The best thing to do is acknowledge the thoughts and remain encouraging. Here are some examples.
If they say, “I don’t want to see a doctor. It won’t do any good,” you can reply, “I know your brain is telling you it won’t do any good, but things are not getting better. You have to do something different since what you are doing is not working.”
If they say, “I’m just worthless,” you can say, “I know that’s how you feel right now, but that’s the depression talking. I love you, and I am here for you.”
Of course, thoughts of suicide are the hardest to hear from someone you care about. It may be helpful to say something like this:
“When you are depressed, you feel terrible about yourself, you think the world is an awful place, and it feels like things will never get better. To your mind, things probably seem pretty hopeless. I’ll bet the thought of not feeling anything probably feels pretty attractive to you right now. However, the real problem is that you are depressed. Depression hijacks your thinking. People who are depressed tell themselves they are no good, and they feel like things will never get better. If you can hang in there a little while, and postpone the permanent solution of escape through suicide, there are proven treatments for depression, and I’ll help you find someone to talk to.”
Of course, you should seek professional help if someone is seriously suicidal, and you may even need to take them to the emergency room. If you’re not sure what to do, there is a free service called the National Suicide Prevention Lifeline at suicidepreventionlifeline.org or 1-800-273-8255.
4. Foster social support. Numerous studies have shown that social support helps prevent and moderate the effects of depression. Since a big problem with depression is getting lost in the negative thoughts in your own mind, being around other people helps to refocus the mind on more important things, and can remind the person that they are so much more than their depression.
Of course, the problem is they won’t feel like being around other people, so do your best to gently encourage them to go out and do things with people. The hardest part is getting moving, but they will often acknowledge later that they were glad they went. It is ideal if they have close friends and family members to do things with, or a supportive group like a spiritual community. However, even getting out and taking a walk or going to the park with someone can be helpful.
While it is helpful to listen to their struggles with depression, don’t be afraid to talk about other subjects. One of the goals is to awaken other parts of the person’s brain so their only identity is not that of a “depressed person.”
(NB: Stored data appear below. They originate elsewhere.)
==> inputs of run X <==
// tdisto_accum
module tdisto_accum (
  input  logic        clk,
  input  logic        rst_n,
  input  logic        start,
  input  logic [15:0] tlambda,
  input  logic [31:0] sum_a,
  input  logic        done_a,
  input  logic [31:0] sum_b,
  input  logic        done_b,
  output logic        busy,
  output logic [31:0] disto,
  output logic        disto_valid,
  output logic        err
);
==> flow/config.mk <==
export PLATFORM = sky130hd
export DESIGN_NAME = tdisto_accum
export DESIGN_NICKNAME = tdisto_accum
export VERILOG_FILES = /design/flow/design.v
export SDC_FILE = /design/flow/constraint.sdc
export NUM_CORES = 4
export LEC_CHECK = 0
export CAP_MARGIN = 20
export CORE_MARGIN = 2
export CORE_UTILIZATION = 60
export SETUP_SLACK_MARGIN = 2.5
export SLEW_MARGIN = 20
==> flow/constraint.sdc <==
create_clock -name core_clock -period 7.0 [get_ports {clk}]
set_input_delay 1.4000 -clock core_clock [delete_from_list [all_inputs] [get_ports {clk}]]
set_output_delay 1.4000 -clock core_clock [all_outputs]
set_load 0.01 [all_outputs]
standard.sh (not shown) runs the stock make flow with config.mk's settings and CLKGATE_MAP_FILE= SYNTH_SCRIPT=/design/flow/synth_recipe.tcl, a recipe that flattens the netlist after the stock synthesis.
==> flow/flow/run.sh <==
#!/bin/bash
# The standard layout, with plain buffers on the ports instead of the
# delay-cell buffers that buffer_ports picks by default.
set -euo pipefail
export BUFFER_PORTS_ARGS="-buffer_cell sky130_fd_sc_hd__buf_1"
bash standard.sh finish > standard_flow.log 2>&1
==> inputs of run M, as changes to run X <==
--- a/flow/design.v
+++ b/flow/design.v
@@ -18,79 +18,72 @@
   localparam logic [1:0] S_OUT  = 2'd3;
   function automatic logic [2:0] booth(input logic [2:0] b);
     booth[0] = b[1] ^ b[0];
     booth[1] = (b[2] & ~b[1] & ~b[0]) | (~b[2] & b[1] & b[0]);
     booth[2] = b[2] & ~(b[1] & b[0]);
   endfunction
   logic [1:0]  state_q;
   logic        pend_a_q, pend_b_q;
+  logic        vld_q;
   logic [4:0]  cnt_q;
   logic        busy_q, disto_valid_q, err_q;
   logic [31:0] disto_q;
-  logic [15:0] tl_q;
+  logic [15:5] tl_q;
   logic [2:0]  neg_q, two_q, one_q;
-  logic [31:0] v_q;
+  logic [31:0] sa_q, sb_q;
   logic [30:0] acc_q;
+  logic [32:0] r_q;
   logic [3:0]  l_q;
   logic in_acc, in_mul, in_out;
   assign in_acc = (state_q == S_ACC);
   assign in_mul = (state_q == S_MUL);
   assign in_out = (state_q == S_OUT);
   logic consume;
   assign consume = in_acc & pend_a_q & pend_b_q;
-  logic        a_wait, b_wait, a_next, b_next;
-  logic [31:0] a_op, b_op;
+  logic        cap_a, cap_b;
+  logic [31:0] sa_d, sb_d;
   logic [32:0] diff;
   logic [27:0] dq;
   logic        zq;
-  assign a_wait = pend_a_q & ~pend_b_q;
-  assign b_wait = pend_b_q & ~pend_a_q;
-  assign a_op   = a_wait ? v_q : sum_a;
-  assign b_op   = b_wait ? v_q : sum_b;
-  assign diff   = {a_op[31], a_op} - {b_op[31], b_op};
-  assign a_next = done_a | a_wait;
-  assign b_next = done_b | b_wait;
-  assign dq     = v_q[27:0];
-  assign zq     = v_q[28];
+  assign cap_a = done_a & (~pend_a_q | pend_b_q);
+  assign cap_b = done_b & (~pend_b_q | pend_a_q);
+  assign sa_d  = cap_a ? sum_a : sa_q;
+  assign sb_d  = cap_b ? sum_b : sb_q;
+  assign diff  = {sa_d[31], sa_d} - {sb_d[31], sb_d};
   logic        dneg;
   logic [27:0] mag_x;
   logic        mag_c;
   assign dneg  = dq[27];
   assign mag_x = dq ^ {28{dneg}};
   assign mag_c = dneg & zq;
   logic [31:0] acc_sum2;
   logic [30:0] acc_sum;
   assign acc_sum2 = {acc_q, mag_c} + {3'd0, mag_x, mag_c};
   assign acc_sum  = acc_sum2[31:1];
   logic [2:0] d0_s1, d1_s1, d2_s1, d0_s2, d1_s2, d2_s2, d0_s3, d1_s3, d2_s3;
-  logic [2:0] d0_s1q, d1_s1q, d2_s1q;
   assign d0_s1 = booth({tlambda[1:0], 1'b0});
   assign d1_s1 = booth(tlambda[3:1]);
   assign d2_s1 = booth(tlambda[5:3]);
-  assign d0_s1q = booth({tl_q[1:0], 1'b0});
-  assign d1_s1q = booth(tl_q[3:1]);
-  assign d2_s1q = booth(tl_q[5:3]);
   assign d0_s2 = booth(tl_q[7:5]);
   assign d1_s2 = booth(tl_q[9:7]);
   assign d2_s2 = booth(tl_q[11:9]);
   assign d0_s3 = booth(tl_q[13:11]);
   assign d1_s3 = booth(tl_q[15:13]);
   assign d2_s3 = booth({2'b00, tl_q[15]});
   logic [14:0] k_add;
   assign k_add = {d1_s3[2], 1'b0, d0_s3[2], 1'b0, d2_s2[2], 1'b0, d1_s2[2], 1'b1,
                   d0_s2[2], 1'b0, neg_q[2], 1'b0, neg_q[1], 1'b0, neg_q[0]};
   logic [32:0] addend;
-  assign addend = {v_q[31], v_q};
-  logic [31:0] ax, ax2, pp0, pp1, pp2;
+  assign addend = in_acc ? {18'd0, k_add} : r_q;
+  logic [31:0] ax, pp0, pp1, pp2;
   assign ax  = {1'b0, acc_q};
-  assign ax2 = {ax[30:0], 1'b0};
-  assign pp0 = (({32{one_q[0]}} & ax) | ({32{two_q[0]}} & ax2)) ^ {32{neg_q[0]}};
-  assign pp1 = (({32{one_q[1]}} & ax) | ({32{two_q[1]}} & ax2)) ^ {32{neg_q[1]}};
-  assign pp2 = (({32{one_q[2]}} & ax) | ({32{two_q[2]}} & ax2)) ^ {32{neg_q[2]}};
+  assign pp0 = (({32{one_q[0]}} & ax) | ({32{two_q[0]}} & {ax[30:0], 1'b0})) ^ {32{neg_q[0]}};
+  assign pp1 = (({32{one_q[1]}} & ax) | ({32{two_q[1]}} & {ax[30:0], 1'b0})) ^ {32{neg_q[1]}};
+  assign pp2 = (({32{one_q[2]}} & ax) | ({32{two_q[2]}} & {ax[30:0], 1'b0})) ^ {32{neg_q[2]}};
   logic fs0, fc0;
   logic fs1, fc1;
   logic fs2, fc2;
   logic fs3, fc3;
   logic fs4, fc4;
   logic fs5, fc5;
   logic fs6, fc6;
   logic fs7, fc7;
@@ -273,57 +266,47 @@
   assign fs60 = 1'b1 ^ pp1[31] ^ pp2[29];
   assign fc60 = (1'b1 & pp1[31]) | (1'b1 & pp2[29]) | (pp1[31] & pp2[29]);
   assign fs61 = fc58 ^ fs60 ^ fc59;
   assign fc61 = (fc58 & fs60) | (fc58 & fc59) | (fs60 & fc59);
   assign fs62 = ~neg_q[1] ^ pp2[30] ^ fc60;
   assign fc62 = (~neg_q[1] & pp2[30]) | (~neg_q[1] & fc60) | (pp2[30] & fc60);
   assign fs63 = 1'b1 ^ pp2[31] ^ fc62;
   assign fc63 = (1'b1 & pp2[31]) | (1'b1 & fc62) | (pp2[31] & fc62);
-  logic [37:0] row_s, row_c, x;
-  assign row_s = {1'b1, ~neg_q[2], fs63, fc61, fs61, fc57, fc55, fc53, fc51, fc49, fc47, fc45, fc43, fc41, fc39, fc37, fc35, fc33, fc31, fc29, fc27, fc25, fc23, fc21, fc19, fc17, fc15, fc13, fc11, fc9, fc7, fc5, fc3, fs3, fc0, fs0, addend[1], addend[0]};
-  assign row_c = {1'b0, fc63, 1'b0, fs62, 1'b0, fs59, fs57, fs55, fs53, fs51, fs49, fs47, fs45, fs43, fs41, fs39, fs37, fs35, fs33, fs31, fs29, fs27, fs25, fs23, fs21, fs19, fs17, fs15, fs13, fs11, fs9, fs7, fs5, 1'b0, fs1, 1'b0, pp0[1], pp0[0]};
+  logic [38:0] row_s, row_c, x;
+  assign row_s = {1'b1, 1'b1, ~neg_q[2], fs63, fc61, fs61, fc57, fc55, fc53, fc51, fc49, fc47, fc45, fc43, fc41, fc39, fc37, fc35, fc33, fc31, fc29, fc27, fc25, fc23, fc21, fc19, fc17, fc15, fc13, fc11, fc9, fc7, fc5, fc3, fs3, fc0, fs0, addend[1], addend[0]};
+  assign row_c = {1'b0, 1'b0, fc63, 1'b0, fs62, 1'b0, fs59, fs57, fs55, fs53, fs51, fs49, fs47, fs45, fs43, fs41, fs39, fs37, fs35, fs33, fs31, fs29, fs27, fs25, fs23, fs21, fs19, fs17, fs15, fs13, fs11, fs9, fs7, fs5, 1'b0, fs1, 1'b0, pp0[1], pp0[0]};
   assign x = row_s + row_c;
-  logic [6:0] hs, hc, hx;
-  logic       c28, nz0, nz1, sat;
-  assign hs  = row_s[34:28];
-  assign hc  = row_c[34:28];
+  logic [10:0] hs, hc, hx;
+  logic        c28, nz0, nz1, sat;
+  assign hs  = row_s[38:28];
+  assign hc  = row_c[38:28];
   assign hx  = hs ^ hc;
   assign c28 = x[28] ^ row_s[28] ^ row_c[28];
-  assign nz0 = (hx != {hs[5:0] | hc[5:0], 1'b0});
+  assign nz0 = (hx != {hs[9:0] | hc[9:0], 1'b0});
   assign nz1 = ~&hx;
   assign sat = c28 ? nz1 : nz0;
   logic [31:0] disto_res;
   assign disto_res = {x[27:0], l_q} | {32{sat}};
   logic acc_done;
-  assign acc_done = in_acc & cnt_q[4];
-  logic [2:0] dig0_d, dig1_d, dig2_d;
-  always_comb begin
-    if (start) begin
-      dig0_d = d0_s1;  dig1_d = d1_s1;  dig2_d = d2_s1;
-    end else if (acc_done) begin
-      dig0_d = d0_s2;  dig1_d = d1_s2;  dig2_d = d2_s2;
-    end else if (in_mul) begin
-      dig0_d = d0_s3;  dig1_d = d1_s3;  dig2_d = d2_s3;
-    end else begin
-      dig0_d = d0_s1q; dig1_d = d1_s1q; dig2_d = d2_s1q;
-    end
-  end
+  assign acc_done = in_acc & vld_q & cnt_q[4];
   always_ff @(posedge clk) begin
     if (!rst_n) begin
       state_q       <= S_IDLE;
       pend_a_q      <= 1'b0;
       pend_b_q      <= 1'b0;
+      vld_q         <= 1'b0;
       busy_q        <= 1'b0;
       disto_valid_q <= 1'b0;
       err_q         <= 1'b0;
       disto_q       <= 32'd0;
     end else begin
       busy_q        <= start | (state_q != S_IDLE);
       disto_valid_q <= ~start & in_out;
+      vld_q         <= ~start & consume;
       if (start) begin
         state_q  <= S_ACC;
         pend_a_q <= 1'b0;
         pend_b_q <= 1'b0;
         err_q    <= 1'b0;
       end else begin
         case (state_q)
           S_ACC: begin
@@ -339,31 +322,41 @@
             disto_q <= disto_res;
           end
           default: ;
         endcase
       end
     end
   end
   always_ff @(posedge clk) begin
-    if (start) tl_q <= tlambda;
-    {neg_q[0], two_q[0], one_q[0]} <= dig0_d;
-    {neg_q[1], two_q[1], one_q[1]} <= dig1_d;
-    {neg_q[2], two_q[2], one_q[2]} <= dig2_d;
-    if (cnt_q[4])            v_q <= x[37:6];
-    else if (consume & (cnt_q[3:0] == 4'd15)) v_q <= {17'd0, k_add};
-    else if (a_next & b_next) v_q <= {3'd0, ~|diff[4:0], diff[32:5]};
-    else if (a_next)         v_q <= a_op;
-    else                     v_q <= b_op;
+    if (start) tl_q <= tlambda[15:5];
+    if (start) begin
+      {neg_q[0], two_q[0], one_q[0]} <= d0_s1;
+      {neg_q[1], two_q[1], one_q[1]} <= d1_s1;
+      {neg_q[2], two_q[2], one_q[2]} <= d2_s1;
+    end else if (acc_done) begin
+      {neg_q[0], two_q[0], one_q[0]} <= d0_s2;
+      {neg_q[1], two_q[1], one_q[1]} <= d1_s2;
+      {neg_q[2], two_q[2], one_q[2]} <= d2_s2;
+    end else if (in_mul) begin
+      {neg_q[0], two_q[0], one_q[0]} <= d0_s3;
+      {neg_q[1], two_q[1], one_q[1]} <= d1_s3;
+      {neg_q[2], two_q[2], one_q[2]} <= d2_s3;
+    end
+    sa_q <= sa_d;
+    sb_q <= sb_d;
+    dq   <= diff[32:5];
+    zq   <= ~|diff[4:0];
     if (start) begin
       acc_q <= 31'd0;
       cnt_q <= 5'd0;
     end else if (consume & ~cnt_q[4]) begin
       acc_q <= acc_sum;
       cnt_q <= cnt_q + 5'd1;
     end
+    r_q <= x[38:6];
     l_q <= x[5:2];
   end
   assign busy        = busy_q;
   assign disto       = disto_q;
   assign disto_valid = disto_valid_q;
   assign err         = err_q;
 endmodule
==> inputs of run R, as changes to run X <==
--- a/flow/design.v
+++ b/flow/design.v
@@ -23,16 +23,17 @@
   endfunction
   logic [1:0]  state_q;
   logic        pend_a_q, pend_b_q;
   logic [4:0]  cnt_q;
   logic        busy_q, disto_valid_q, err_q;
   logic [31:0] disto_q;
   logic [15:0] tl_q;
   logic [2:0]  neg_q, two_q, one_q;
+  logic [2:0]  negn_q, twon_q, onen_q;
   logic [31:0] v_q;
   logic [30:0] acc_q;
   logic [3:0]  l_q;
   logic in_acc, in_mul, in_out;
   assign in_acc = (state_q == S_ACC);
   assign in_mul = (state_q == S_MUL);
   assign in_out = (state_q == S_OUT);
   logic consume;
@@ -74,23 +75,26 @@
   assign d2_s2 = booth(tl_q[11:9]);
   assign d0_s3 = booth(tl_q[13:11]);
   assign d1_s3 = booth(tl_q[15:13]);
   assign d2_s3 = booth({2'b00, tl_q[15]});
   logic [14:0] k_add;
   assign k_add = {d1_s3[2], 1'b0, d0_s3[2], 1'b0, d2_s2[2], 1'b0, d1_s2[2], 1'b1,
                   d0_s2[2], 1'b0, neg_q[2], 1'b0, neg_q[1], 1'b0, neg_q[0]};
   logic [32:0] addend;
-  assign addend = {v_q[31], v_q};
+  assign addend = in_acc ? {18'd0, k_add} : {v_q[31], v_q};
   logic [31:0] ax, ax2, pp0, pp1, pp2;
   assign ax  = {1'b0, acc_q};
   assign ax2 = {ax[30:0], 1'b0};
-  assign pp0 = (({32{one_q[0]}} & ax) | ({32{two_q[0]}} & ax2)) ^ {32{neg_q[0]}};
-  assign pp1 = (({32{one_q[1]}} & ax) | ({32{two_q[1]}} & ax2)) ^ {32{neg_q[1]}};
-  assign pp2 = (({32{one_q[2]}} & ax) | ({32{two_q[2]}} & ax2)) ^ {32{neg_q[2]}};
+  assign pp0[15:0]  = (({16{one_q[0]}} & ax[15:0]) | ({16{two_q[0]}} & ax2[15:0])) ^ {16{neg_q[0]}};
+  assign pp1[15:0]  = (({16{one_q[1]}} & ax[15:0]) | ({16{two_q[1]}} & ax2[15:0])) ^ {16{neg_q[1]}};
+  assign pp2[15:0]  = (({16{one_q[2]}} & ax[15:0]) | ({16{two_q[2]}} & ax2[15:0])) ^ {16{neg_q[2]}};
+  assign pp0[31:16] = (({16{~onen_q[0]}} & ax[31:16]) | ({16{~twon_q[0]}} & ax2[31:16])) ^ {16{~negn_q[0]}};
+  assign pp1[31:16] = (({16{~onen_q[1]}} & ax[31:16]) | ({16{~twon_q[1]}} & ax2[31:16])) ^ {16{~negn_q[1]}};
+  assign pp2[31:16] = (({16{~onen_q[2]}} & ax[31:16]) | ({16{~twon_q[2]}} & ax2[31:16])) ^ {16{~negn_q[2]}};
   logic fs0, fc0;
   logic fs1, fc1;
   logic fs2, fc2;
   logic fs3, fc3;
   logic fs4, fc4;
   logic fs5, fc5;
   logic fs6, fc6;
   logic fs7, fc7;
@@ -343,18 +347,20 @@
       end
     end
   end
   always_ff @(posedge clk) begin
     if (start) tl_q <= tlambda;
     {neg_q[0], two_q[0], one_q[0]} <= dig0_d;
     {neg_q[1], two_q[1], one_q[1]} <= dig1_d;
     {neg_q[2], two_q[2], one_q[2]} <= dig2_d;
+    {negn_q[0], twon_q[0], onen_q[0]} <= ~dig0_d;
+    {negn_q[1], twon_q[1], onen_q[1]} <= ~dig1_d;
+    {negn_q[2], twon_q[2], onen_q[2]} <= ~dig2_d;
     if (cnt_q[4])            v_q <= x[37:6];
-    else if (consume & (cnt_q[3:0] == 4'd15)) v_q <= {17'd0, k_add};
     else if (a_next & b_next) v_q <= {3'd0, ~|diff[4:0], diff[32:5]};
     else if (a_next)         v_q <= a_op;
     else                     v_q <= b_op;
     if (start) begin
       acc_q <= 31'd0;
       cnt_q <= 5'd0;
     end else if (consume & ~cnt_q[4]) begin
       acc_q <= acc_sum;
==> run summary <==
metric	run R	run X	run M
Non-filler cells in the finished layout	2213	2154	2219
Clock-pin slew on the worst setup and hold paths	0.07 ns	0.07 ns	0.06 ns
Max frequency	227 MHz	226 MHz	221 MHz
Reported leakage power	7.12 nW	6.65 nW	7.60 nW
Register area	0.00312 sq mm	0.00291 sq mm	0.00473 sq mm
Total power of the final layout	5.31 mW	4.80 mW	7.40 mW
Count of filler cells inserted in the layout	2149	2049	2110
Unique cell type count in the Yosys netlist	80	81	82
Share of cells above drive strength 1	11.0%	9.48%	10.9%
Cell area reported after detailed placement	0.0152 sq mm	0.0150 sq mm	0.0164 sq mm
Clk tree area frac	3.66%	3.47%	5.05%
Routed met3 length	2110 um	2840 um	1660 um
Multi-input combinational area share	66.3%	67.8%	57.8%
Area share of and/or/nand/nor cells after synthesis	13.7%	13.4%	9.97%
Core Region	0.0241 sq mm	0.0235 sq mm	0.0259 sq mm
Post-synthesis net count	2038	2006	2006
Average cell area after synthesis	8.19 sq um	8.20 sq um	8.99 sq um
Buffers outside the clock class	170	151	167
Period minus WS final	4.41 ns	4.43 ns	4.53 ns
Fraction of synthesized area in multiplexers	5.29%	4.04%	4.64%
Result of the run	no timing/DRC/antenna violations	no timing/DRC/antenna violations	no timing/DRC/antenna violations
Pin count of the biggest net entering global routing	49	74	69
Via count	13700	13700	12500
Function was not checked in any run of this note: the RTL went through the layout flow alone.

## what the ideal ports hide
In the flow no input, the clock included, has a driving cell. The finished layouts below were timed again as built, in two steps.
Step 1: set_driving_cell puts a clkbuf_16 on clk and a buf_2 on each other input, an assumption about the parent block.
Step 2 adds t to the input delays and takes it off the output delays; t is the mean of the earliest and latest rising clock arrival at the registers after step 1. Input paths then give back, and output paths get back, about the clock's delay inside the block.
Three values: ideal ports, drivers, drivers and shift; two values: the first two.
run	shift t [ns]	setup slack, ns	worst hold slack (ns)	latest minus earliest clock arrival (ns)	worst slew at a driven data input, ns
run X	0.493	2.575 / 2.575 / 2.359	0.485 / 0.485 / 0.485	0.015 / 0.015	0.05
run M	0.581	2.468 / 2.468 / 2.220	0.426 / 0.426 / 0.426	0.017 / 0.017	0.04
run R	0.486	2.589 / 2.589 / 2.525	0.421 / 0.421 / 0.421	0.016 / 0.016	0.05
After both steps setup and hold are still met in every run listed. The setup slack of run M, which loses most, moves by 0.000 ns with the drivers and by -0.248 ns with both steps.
5. Take care of yourself. Lastly, be sure to take care of yourself. People with depression can be very challenging to be around, even for the most loving and well-intentioned person. Since these disorders hijack people’s thinking patterns, their ongoing negativity and pessimism can be hard to deal with. Progress can also be very slow for someone with depression. Even with professional help, it may take weeks or months to show improvement, so great patience is required.
Make sure you remind yourself of the things you are grateful for in your own life. Seek out your own support from family members and friends. Engage in fulfilling hobbies. Make sure you get enough rest.
You can provide support, but clinical depression is a serious disorder that requires professional help. It can be very difficult to see someone you love suffer, but if you don’t take care of yourself, you may begin to get overwhelmed yourself, which will not help anyone.